TASK STATEMENT:
From the line that contains "## metrics by stage" through the line that contains "path / cells", output every line of the listing below exactly and leave out all the rest.

DATA FOR THIS EXERCISE:
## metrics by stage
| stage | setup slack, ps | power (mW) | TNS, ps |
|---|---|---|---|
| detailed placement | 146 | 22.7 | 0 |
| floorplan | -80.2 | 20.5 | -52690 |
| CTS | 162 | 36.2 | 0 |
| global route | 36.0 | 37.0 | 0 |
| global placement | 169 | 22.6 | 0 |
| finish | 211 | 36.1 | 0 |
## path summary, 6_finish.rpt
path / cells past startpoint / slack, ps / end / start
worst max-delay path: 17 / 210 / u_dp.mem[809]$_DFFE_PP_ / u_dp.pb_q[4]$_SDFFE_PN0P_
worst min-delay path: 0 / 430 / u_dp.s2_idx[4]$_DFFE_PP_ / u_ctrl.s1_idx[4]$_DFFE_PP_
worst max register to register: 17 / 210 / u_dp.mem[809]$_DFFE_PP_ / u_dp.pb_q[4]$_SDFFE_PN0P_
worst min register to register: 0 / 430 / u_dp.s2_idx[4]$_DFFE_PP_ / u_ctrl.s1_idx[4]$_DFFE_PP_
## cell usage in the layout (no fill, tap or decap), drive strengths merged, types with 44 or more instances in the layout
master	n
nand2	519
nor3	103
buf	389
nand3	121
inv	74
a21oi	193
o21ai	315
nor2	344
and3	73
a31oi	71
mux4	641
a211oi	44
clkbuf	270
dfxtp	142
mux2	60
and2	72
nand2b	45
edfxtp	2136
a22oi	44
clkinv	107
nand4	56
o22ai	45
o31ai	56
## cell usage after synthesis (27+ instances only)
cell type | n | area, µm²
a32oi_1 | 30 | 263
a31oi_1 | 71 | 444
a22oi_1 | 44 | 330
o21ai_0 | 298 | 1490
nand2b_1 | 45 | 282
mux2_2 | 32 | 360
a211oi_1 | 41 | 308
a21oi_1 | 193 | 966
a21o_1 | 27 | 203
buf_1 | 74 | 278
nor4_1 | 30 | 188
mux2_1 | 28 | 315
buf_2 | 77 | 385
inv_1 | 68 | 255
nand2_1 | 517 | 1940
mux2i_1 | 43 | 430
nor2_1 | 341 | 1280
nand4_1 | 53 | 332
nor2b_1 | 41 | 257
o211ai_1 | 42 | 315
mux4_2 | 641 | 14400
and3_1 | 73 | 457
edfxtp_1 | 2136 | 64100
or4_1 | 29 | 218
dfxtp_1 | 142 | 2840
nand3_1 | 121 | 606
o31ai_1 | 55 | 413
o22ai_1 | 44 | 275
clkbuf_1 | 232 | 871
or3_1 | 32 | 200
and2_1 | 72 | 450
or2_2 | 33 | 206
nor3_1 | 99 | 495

---

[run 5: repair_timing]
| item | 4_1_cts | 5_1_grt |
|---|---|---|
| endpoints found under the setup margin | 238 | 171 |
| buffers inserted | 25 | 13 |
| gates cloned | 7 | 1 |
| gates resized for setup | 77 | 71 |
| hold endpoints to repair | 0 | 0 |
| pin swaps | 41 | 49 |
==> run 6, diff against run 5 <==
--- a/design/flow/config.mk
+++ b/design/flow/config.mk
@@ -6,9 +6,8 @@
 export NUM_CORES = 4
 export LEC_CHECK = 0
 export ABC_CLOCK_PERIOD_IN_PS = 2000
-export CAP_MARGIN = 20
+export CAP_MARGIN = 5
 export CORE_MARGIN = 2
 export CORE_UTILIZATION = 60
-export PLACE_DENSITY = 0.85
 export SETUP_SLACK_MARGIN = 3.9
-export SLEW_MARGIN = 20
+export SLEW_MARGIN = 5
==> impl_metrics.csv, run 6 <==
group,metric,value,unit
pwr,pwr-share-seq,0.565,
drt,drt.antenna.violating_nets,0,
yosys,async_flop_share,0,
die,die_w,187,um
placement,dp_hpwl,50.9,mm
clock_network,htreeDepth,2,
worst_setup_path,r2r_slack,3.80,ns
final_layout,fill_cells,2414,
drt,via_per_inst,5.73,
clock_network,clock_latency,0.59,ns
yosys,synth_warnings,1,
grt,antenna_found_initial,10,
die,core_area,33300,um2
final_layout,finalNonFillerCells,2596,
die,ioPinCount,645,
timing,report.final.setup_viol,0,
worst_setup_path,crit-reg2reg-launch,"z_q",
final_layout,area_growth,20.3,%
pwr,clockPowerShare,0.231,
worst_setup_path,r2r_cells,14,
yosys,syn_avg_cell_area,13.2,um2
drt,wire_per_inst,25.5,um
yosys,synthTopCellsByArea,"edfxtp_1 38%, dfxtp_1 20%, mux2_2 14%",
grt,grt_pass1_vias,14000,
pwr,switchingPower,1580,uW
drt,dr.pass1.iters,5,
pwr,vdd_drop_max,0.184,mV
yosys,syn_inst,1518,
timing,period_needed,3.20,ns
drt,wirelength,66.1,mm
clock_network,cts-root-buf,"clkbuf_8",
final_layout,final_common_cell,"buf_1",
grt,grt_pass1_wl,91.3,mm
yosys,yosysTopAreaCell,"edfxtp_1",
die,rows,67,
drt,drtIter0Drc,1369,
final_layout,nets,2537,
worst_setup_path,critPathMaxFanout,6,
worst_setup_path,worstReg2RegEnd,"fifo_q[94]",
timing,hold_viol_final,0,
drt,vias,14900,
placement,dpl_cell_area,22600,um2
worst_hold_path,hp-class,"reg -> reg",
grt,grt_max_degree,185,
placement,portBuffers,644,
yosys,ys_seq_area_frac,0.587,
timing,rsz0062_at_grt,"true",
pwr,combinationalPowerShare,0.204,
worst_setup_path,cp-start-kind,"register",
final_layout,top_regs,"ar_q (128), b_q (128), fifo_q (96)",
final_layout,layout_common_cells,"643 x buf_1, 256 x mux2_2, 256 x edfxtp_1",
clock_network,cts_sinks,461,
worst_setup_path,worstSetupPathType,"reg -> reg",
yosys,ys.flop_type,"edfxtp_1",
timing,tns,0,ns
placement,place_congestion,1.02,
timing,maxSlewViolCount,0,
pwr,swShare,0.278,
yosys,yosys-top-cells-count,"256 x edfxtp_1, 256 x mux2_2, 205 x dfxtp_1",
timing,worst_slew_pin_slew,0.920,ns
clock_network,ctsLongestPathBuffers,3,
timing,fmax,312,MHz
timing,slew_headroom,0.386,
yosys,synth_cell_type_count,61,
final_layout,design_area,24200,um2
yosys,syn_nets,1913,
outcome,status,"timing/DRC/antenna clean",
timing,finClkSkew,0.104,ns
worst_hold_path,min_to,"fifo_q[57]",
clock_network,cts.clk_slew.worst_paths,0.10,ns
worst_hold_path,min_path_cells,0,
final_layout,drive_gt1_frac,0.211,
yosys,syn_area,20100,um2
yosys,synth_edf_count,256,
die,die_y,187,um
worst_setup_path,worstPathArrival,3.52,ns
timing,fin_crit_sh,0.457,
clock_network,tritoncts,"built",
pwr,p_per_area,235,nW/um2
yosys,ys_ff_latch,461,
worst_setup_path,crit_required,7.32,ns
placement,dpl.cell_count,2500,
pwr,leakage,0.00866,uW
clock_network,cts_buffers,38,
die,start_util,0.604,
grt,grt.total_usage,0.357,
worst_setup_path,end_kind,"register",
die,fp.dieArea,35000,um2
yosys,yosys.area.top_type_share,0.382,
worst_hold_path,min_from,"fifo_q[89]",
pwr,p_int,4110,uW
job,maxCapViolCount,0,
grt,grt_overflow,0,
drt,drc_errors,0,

SOLUTION TO THE EXERCISE:
## metrics by stage
| stage | setup slack, ps | power (mW) | TNS, ps |
|---|---|---|---|
| detailed placement | 146 | 22.7 | 0 |
| floorplan | -80.2 | 20.5 | -52690 |
| CTS | 162 | 36.2 | 0 |
| global route | 36.0 | 37.0 | 0 |
| global placement | 169 | 22.6 | 0 |
| finish | 211 | 36.1 | 0 |
## path summary, 6_finish.rpt
path / cells past startpoint / slack, ps / end / start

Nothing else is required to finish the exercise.